Re: [PATCH] mm: vmscan: account for free pages to prevent infinite Loop in throttle_direct_reclaim()
From: Andrew Morton
Date: Sat Nov 30 2024 - 21:40:24 EST
On Sun, 1 Dec 2024 01:12:34 +0900 Seiji Nishikawa <snishika@xxxxxxxxxx> wrote:
> The kernel hangs due to a task stuck in throttle_direct_reclaim(),
> caused by a node being incorrectly deemed balanced despite pressure in
> certain zones, such as ZONE_NORMAL. This issue arises from
> zone_reclaimable_pages() returning 0 for zones without reclaimable file-
> backed or anonymous pages, causing zones like ZONE_DMA32 with sufficient
> free pages to be skipped.
>
> The lack of swap or reclaimable pages results in ZONE_DMA32 being
> ignored during reclaim, masking pressure in other zones. Consequently,
> pgdat->kswapd_failures remains 0 in balance_pgdat(), preventing fallback
> mechanisms in allow_direct_reclaim() from being triggered, leading to an
> infinite loop in throttle_direct_reclaim().
>
> This patch modifies zone_reclaimable_pages() to account for free pages
> (NR_FREE_PAGES) when no other reclaimable pages exist. This ensures
> zones with sufficient free pages are not skipped, enabling proper
> balancing and reclaim behavior.
We'll want to backport a fix for this into -stable kernels. For that
it's best to be able to identify a suitable Fixes: target, to tell
others whether their kernel needs the fix.
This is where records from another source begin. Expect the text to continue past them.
File: config.mk
export PLATFORM = sky130hd
export DESIGN_NAME = timer_share_arbiter_flat
export DESIGN_NICKNAME = d
export VERILOG_FILES = /design/src/rtl/timer_share_arbiter_if.sv /design/src/rtl/timer_share_arbiter.sv /design/src/flat_wrapper.sv
export SDC_FILE = /design/constraint.sdc
export NUM_CORES = 1
export LEC_CHECK = 0
export CORE_MARGIN = 2
export CORE_UTILIZATION = 49
export CTS_CLUSTER_DIAMETER = 50
export DETAILED_ROUTE_END_ITERATION = 7
export PLACE_DENSITY_LB_ADDON = 0.15
export SLEW_MARGIN = 20
export SYNTH_ARGS = -nofsm -noshare
export SYNTH_HDL_FRONTEND = slang
export SYNTH_SLANG_ARGS = --single-unit
File: constraint.sdc
create_clock -name clock -period 2.1 [get_ports clock]
set_clock_uncertainty 0.05 [all_clocks]
set_input_delay 0.315 -clock clock [delete_from_list [all_inputs] [get_ports clock]]
set_output_delay 0.315 -clock clock [all_outputs]
set_load 0.05 [all_outputs]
Are you able to help
identify that commit?
Thanks.
> --- a/mm/vmscan.c
> +++ b/mm/vmscan.c
> @@ -374,7 +374,14 @@ unsigned long zone_reclaimable_pages(struct zone *zone)
> if (can_reclaim_anon_pages(NULL, zone_to_nid(zone), NULL))
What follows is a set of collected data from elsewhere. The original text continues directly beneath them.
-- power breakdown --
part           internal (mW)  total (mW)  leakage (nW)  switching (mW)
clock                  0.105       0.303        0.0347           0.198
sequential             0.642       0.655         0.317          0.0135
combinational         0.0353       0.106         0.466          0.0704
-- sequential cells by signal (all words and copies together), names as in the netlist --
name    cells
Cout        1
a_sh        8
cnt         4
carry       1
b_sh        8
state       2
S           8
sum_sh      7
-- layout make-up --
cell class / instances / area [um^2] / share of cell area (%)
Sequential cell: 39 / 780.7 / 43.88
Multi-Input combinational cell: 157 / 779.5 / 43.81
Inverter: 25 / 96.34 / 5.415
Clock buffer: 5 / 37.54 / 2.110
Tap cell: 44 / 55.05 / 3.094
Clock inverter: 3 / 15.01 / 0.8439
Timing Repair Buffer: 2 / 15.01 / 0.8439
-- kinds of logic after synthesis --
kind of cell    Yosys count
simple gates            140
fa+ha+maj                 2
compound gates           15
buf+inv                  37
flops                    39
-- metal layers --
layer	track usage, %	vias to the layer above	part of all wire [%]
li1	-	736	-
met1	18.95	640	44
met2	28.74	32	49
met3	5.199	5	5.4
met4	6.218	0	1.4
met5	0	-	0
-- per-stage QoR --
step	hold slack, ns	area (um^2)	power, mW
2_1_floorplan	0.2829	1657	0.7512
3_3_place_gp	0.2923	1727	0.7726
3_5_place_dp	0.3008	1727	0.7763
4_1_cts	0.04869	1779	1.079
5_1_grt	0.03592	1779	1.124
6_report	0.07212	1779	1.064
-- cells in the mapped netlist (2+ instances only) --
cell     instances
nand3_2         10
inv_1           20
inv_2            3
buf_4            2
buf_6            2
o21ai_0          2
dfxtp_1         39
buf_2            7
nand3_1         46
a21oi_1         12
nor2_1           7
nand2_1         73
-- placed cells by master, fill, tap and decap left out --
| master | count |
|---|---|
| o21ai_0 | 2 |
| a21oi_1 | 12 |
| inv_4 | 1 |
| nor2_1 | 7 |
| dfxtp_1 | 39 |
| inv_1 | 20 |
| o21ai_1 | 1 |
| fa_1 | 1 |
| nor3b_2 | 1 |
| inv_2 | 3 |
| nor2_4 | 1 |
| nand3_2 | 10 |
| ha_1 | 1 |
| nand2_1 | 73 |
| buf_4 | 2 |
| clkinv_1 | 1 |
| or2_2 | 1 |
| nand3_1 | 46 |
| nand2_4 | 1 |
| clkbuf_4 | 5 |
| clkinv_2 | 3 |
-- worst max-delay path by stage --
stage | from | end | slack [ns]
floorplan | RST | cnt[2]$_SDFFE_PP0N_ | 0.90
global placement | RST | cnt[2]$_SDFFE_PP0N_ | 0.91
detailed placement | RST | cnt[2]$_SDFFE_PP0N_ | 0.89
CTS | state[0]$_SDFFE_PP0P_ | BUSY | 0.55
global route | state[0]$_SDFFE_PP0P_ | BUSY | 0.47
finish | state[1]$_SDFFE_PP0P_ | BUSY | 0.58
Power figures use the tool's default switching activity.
==> src/rtl/spi_peripheral_sync.sv <==
// SPI mode-0 peripheral that oversamples CS_N/SCK/COPI on clk and drives a register-file port.
// Supports sized items, burst auto-increment, a read strobe with 1-clk rdata latency and an illegal-opcode flag.
module spi_peripheral_sync #(
  parameter int RF_AWIDTH   = 6,
  parameter int RF_WIDTH    = 32,
  parameter int ADDR_BYTES  = 1,
  parameter int SYNC_STAGES = 2
) (
  input  logic                  clk,
  input  logic                  rst,
  input  logic                  CS_N,
  input  logic                  SCK,
  input  logic                  COPI,
  output logic                  CIPO,
  output logic [RF_AWIDTH-1:0]  addr,
  output logic                  re,
  output logic                  we,
  output logic [RF_WIDTH-1:0]   wdata,
  output logic [RF_WIDTH/8-1:0] wmask,
  input  logic [RF_WIDTH-1:0]   rdata,
  output logic                  busy,
  output logic                  err
);

  localparam int RF_MASK   = RF_WIDTH / 8;
  localparam int MAX_SZ    = $clog2(RF_MASK);
  localparam int BA_W      = RF_AWIDTH + MAX_SZ;
  localparam int ADDR_BITS = ADDR_BYTES * 8;
  localparam int AX_W      = (BA_W > ADDR_BITS) ? BA_W : ADDR_BITS;
  localparam int SH_W      = (RF_WIDTH > 16) ? RF_WIDTH : 16;
  localparam int LW        = (MAX_SZ > 0) ? MAX_SZ : 1;
  localparam int CNT_W     = 7;
  localparam int ST_W      = $clog2(SYNC_STAGES + 1);

  typedef enum logic [2:0] {WAIT_IDLE, IDLE, OPCODE, ADDR, DATA, DONE} state_t;

  state_t                 state, state_nxt;
  logic [SYNC_STAGES-1:0] cs_sync, sck_sync, copi_sync;
  logic                   sck_prev;
  logic                   cs_s, sck_s, copi_s, sck_rise, sck_fall;
  logic [ST_W-1:0]        settle_cnt;
  logic                   settled;
  logic [CNT_W-1:0]       bit_cnt;
  logic [SH_W-1:0]        rx, rx_nxt;
  logic [RF_WIDTH-1:0]    tx;
  logic [1:0]             sz_q;
  logic                   wr_q, burst_q;
  logic [BA_W-1:0]        byte_addr;
  logic [LW-1:0]          rd_lane;
  logic                   re_p1;
  logic [1:0]             op_sz;
  logic                   op_illegal, op_last, addr_last, item_last;
  logic [AX_W-1:0]        addr_ext;
  logic [BA_W-1:0]        addr_in;

  function automatic logic [BA_W-1:0] align_addr(input logic [BA_W-1:0] ba, input logic [1:0] sz);
    logic [BA_W-1:0] low;
    low = (BA_W'(1) << sz) - BA_W'(1);
    return ba & ~low;
  endfunction

  function automatic logic [BA_W-1:0] step_of(input logic [1:0] sz);
    return BA_W'(1) << sz;
  endfunction

  function automatic logic [RF_AWIDTH-1:0] word_of(input logic [BA_W-1:0] ba);
    return RF_AWIDTH'(ba >> MAX_SZ);
  endfunction

  function automatic logic [LW-1:0] lane_of(input logic [BA_W-1:0] ba);
    return LW'(ba & BA_W'(RF_MASK - 1));
  endfunction

  function automatic logic [RF_MASK-1:0] lane_mask(input logic [1:0] sz, input logic [LW-1:0] lane);
    logic [31:0] m;
    m = (32'd1 << (32'd1 << sz)) - 32'd1;
    return RF_MASK'(m << lane);
  endfunction

  function automatic logic [RF_WIDTH-1:0] replicate(input logic [SH_W-1:0] item, input logic [1:0] sz);
    logic [RF_WIDTH-1:0] it, w;
    int nb_bytes;
    nb_bytes = 1 << sz;
    it = RF_WIDTH'(item) & ((RF_WIDTH'(1) << (nb_bytes * 8)) - RF_WIDTH'(1));
    w  = '0;
    for (int k = 0; k < RF_MASK; k++)
      if ((k % nb_bytes) == 0) w = w | (it << (k * 8));
    return w;
  endfunction

  // Lane slice left-justified so the item MSB sits at the shifter top.
  function automatic logic [RF_WIDTH-1:0] tx_load(input logic [RF_WIDTH-1:0] d,
                                                  input logic [LW-1:0] lane,
                                                  input logic [1:0] sz);
    logic [RF_WIDTH-1:0] s;
    s = d >> (int'(lane) * 8);
    return s << (RF_WIDTH - (8 << sz));
  endfunction

  // Input synchronisers, cleared to the idle bus state
  always_ff @(posedge clk) begin
    if (rst) begin
      cs_sync   <= '1;
      sck_sync  <= '0;
      copi_sync <= '0;
      sck_prev  <= 1'b0;
    end else begin
      cs_sync   <= {cs_sync[SYNC_STAGES-2:0], CS_N};
      sck_sync  <= {sck_sync[SYNC_STAGES-2:0], SCK};
      copi_sync <= {copi_sync[SYNC_STAGES-2:0], COPI};
      sck_prev  <= sck_s;
    end
  end

  assign cs_s     = cs_sync[SYNC_STAGES-1];
  assign sck_s    = sck_sync[SYNC_STAGES-1];
  assign copi_s   = copi_sync[SYNC_STAGES-1];
  assign sck_rise = sck_s & ~sck_prev;
  assign sck_fall = ~sck_s & sck_prev;
  // After reset the chain still holds the idle value; wait until it reflects the real pins.
  assign settled  = (settle_cnt == ST_W'(SYNC_STAGES));

  assign rx_nxt     = {rx[SH_W-2:0], copi_s};
  assign op_sz      = rx_nxt[1:0];
  assign op_illegal = (32'(op_sz) > MAX_SZ);
  assign op_last    = (bit_cnt == CNT_W'(7));
  assign addr_last  = (bit_cnt == CNT_W'(ADDR_BITS - 1));
  assign item_last  = (bit_cnt == CNT_W'((8 << sz_q) - 1));
  assign addr_ext   = AX_W'(rx_nxt[ADDR_BITS-1:0]);
  assign addr_in    = align_addr(addr_ext[BA_W-1:0], sz_q);

  always_ff @(posedge clk) begin
    if (rst) state <= WAIT_IDLE;
    else     state <= state_nxt;
  end

  always_comb begin
    state_nxt = state;
    case (state)
      WAIT_IDLE: if (settled && cs_s) state_nxt = IDLE;
      IDLE:      if (!cs_s) state_nxt = OPCODE;
      OPCODE:    if (sck_rise && op_last) state_nxt = op_illegal ? DONE : ADDR;
      ADDR:      if (sck_rise && addr_last) state_nxt = DATA;
      DATA:      if (sck_rise && item_last && !burst_q) state_nxt = DONE;
      DONE:      state_nxt = DONE;
      default:   state_nxt = WAIT_IDLE;
    endcase
    if (state != WAIT_IDLE && cs_s) state_nxt = IDLE;
  end

  // Frame datapath: shifters, address tracking and strobes
  always_ff @(posedge clk) begin
    if (rst) begin
      settle_cnt <= '0;
      bit_cnt    <= '0;
      sz_q       <= '0;
      wr_q       <= 1'b0;
      burst_q    <= 1'b0;
      byte_addr  <= '0;
      rd_lane    <= '0;
      re_p1      <= 1'b0;
      CIPO       <= 1'b0;
      re         <= 1'b0;
      we         <= 1'b0;
      err        <= 1'b0;
      busy       <= 1'b0;
      addr       <= '0;
      wdata      <= '0;
      wmask      <= '0;
    end else begin
      re    <= 1'b0;
      we    <= 1'b0;
      err   <= 1'b0;
      re_p1 <= re;
      busy  <= (state_nxt == OPCODE) || (state_nxt == ADDR) ||
               (state_nxt == DATA)   || (state_nxt == DONE);
      if (state == WAIT_IDLE && !settled) settle_cnt <= settle_cnt + ST_W'(1);

      if (state != WAIT_IDLE && cs_s) begin
        bit_cnt <= '0;
        CIPO    <= 1'b0;
      end else begin
        case (state)
          IDLE: begin
            bit_cnt <= '0;
            CIPO    <= 1'b0;
          end
          OPCODE: if (sck_rise) begin
            rx <= rx_nxt;
            if (op_last) begin
              bit_cnt <= '0;
              sz_q    <= op_sz;
              wr_q    <= rx_nxt[2];
              burst_q <= rx_nxt[3];
              err     <= op_illegal;
            end else begin
              bit_cnt <= bit_cnt + CNT_W'(1);
            end
          end
          ADDR: if (sck_rise) begin
            rx <= rx_nxt;
            if (addr_last) begin
              bit_cnt <= '0;
              if (wr_q) begin
                byte_addr <= addr_in;
              end else begin
                re        <= 1'b1;
                addr      <= word_of(addr_in);
                rd_lane   <= lane_of(addr_in);
                byte_addr <= addr_in + step_of(sz_q);
              end
            end else begin
              bit_cnt <= bit_cnt + CNT_W'(1);
            end
          end
          DATA: begin
            if (sck_rise) begin
              rx <= rx_nxt;
              if (item_last) begin
                bit_cnt <= '0;
                if (wr_q) begin
                  we        <= 1'b1;
                  addr      <= word_of(byte_addr);
                  wdata     <= replicate(rx_nxt, sz_q);
                  wmask     <= lane_mask(sz_q, lane_of(byte_addr));
                  byte_addr <= byte_addr + step_of(sz_q);
                end else if (burst_q) begin
                  re        <= 1'b1;
                  addr      <= word_of(byte_addr);
                  rd_lane   <= lane_of(byte_addr);
                  byte_addr <= byte_addr + step_of(sz_q);
                end
              end else begin
                bit_cnt <= bit_cnt + CNT_W'(1);
              end
            end
            if (sck_fall && !wr_q) begin
              CIPO <= tx[RF_WIDTH-1];
              tx   <= tx << 1;
            end
          end
          DONE:    CIPO <= 1'b0;
          default: CIPO <= 1'b0;
        endcase
      end

      // rdata is valid the cycle after re; take the lane slice then
      if (re_p1) tx <= tx_load(rdata, rd_lane, sz_q);
    end
  end

endmodule
<file path="src/rtl/laser_scan_ctrl_pkg.sv">
// Shared types and defaults for the laser coverage scan controller.
// No logic; latency and backpressure n/a.
package laser_pkg;
    localparam int DEF_COORD_W = 4;
    localparam int DEF_CNT_W   = 6;

    function automatic int grid_last(input int w);
        return (1 << w) - 1;
    endfunction

    localparam int GRID_LAST = grid_last(DEF_COORD_W);

    typedef enum logic [2:0] {
        IDLE,
        ISSUE,
        WAIT,
        PASS_END,
        DONE
    } state_t;
endpackage

</file>
<file path="src/rtl/laser_scan_ctrl_if.sv">
// Evaluator bundle: candidate + fixed partner circle out, covered-count strobe back.
// No state; candidate side is valid/ready, result side is a bare strobe.
interface laser_scan_ctrl_if
    import laser_pkg::*;
#(
    parameter int COORD_W = DEF_COORD_W,
    parameter int CNT_W   = DEF_CNT_W
) ();
    logic               cand_valid;
    logic               cand_ready;
    logic [COORD_W-1:0] cand_x;
    logic [COORD_W-1:0] cand_y;
    logic [COORD_W-1:0] fix_x;
    logic [COORD_W-1:0] fix_y;
    logic               res_valid;
    logic [CNT_W-1:0]   res_count;

    modport master (
        output cand_valid, cand_x, cand_y, fix_x, fix_y,
        input  cand_ready, res_valid, res_count
    );

    modport slave (
        input  cand_valid, cand_x, cand_y, fix_x, fix_y,
        output cand_ready, res_valid, res_count
    );
endinterface

</file>
<file path="src/rtl/laser_scan_coord_gen.sv">
// Raster counter over the candidate grid, X fastest; last flags (max,max).
// Registered position, advances one step per advance pulse; clear wins over advance.
module laser_scan_coord_gen
    import laser_pkg::*;
#(
    parameter int COORD_W = DEF_COORD_W
) (
    input  logic               CLK,
    input  logic               RST,
    input  logic               clear,
    input  logic               advance,
    output logic [COORD_W-1:0] x,
    output logic [COORD_W-1:0] y,
    output logic               last
);
    localparam logic [COORD_W-1:0] LAST = COORD_W'(grid_last(COORD_W));

    always_ff @(posedge CLK) begin
        if (RST || clear) begin
            x <= '0;
            y <= '0;
        end else if (advance) begin
            if (x == LAST) begin
                x <= '0;
                y <= y + 1'b1;
            end else begin
                x <= x + 1'b1;
            end
        end
    end

    assign last = (x == LAST) && (y == LAST);
endmodule

</file>
<file path="src/rtl/laser_scan_ctrl.sv">
// Two-circle coverage optimiser: scans every centre per pass, keeps the best, alternates target.
// 2 cycles/candidate minimum plus 1 per pass; holds candidate while cand_ready is low.
module laser_scan_ctrl
    import laser_pkg::*;
#(
    parameter int COORD_W  = DEF_COORD_W,
    parameter int CNT_W    = DEF_CNT_W,
    parameter int MAX_PASS = 6
) (
    input  logic               CLK,
    input  logic               RST,
    input  logic               start,
    laser_scan_ctrl_if.master  ev,
    output logic               busy,
    output logic               done,
    output logic [COORD_W-1:0] C1X,
    output logic [COORD_W-1:0] C1Y,
    output logic [COORD_W-1:0] C2X,
    output logic [COORD_W-1:0] C2Y
);
    state_t             state, state_n;
    logic [3:0]         pass_cnt;
    logic [1:0]         stable_cnt, stable_n;
    logic [CNT_W-1:0]   best;
    logic [COORD_W-1:0] best_x, best_y, scan_x, scan_y, prev_x, prev_y;
    logic               scan_clr, scan_adv, scan_last, finish;

    laser_scan_coord_gen #(.COORD_W(COORD_W)) u_coord (
        .CLK     (CLK),
        .RST     (RST),
        .clear   (scan_clr),
        .advance (scan_adv),
        .x       (scan_x),
        .y       (scan_y),
        .last    (scan_last)
    );

    // Even passes move circle 1 against circle 2, odd passes the reverse.
    assign prev_x   = pass_cnt[0] ? C2X : C1X;
    assign prev_y   = pass_cnt[0] ? C2Y : C1Y;
    assign stable_n = (best_x == prev_x && best_y == prev_y) ? stable_cnt + 2'd1 : 2'd0;
    assign finish   = (stable_n == 2'd2) || (pass_cnt + 4'd1 == 4'(MAX_PASS));

    assign ev.cand_valid = (state == ISSUE);
    assign ev.cand_x     = scan_x;
    assign ev.cand_y     = scan_y;
    assign ev.fix_x      = pass_cnt[0] ? C1X : C2X;
    assign ev.fix_y      = pass_cnt[0] ? C1Y : C2Y;
    assign busy          = (state == ISSUE) || (state == WAIT) || (state == PASS_END);
    assign done          = (state == DONE);

    always_comb begin
        state_n  = state;
        scan_clr = 1'b0;
        scan_adv = 1'b0;
        case (state)
            IDLE, DONE: begin
                if (start) begin
                    state_n  = ISSUE;
                    scan_clr = 1'b1;
                end
            end
            ISSUE: begin
                if (ev.cand_ready) state_n = WAIT;
            end
            WAIT: begin
                if (ev.res_valid) begin
                    if (scan_last) begin
                        state_n = PASS_END;
                    end else begin
                        state_n  = ISSUE;
                        scan_adv = 1'b1;
                    end
                end
            end
            PASS_END: begin
                scan_clr = 1'b1;
                state_n  = finish ? DONE : ISSUE;
            end
            default: state_n = IDLE;
        endcase
    end

    always_ff @(posedge CLK) begin
        if (RST) begin
            state      <= IDLE;
            pass_cnt   <= '0;
            stable_cnt <= '0;
            best       <= '0;
            best_x     <= '0;
            best_y     <= '0;
            C1X        <= '0;
            C1Y        <= '0;
            C2X        <= '0;
            C2Y        <= '0;
        end else begin
            state <= state_n;
            case (state)
                IDLE, DONE: begin
                    if (start) begin
                        pass_cnt   <= '0;
                        stable_cnt <= '0;
                        best       <= '0;
                    end
                end
                WAIT: begin
                    // >= lets the later scan position win a tie.
                    if (ev.res_valid && ev.res_count >= best) begin
                        best   <= ev.res_count;
                        best_x <= scan_x;
                        best_y <= scan_y;
                    end
                end
                PASS_END: begin
                    if (pass_cnt[0]) begin
                        C2X <= best_x;
                        C2Y <= best_y;
                    end else begin
                        C1X <= best_x;
                        C1Y <= best_y;
                    end
                    stable_cnt <= stable_n;
                    pass_cnt   <= pass_cnt + 4'd1;
                    best       <= '0;
                end
                default: ;
            endcase
        end
    end
endmodule

</file>
<file path="src/flat_wrapper.sv">
// flat-port wrapper written by rule: the top's interface ports become plain ports
module laser_scan_ctrl_flat import laser_pkg::*;
#(
    parameter int COORD_W  = DEF_COORD_W,
    parameter int CNT_W    = DEF_CNT_W,
    parameter int MAX_PASS = 6
)
  (CLK, RST, start, busy, done, C1X, C1Y, C2X, C2Y, ev_cand_valid, ev_cand_x, ev_cand_y, ev_fix_x, ev_fix_y, ev_cand_ready, ev_res_valid, ev_res_count);
  laser_scan_ctrl_if #(.COORD_W(COORD_W), .CNT_W(CNT_W)) ev_i ();
  input  logic CLK;
  input  logic RST;
  input  logic start;
  output logic busy;
  output logic done;
  output logic [COORD_W-1:0] C1X;
  output logic [COORD_W-1:0] C1Y;
  output logic [COORD_W-1:0] C2X;
  output logic [COORD_W-1:0] C2Y;
  output wire logic [$bits(ev_i.cand_valid)-1:0] ev_cand_valid;
  output wire logic [$bits(ev_i.cand_x)-1:0] ev_cand_x;
  output wire logic [$bits(ev_i.cand_y)-1:0] ev_cand_y;
  output wire logic [$bits(ev_i.fix_x)-1:0] ev_fix_x;
  output wire logic [$bits(ev_i.fix_y)-1:0] ev_fix_y;
  input wire logic [$bits(ev_i.cand_ready)-1:0] ev_cand_ready;
  input wire logic [$bits(ev_i.res_valid)-1:0] ev_res_valid;
  input wire logic [$bits(ev_i.res_count)-1:0] ev_res_count;
  assign ev_cand_valid = ev_i.cand_valid;
  assign ev_cand_x = ev_i.cand_x;
  assign ev_cand_y = ev_i.cand_y;
  assign ev_fix_x = ev_i.fix_x;
  assign ev_fix_y = ev_i.fix_y;
  assign ev_i.cand_ready = ev_cand_ready;
  assign ev_i.res_valid = ev_res_valid;
  assign ev_i.res_count = ev_res_count;
  laser_scan_ctrl #(.COORD_W(COORD_W), .CNT_W(CNT_W), .MAX_PASS(MAX_PASS)) u_core (.CLK(CLK), .RST(RST), .start(start), .ev(ev_i), .busy(busy), .done(done), .C1X(C1X), .C1Y(C1Y), .C2X(C2X), .C2Y(C2Y));
endmodule
</file>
> nr += zone_page_state_snapshot(zone, NR_ZONE_INACTIVE_ANON) +
> zone_page_state_snapshot(zone, NR_ZONE_ACTIVE_ANON);
> -
> + /*
> + * If there are no reclaimable file-backed or anonymous pages,
> + * ensure zones with sufficient free pages are not skipped.
> + * This prevents zones like DMA32 from being ignored in reclaim
> + * scenarios where they can still help alleviate memory pressure.
> + */
> + if (nr == 0)
> + nr = zone_page_state_snapshot(zone, NR_FREE_PAGES);
> return nr;
> }
>
> --
> 2.47.0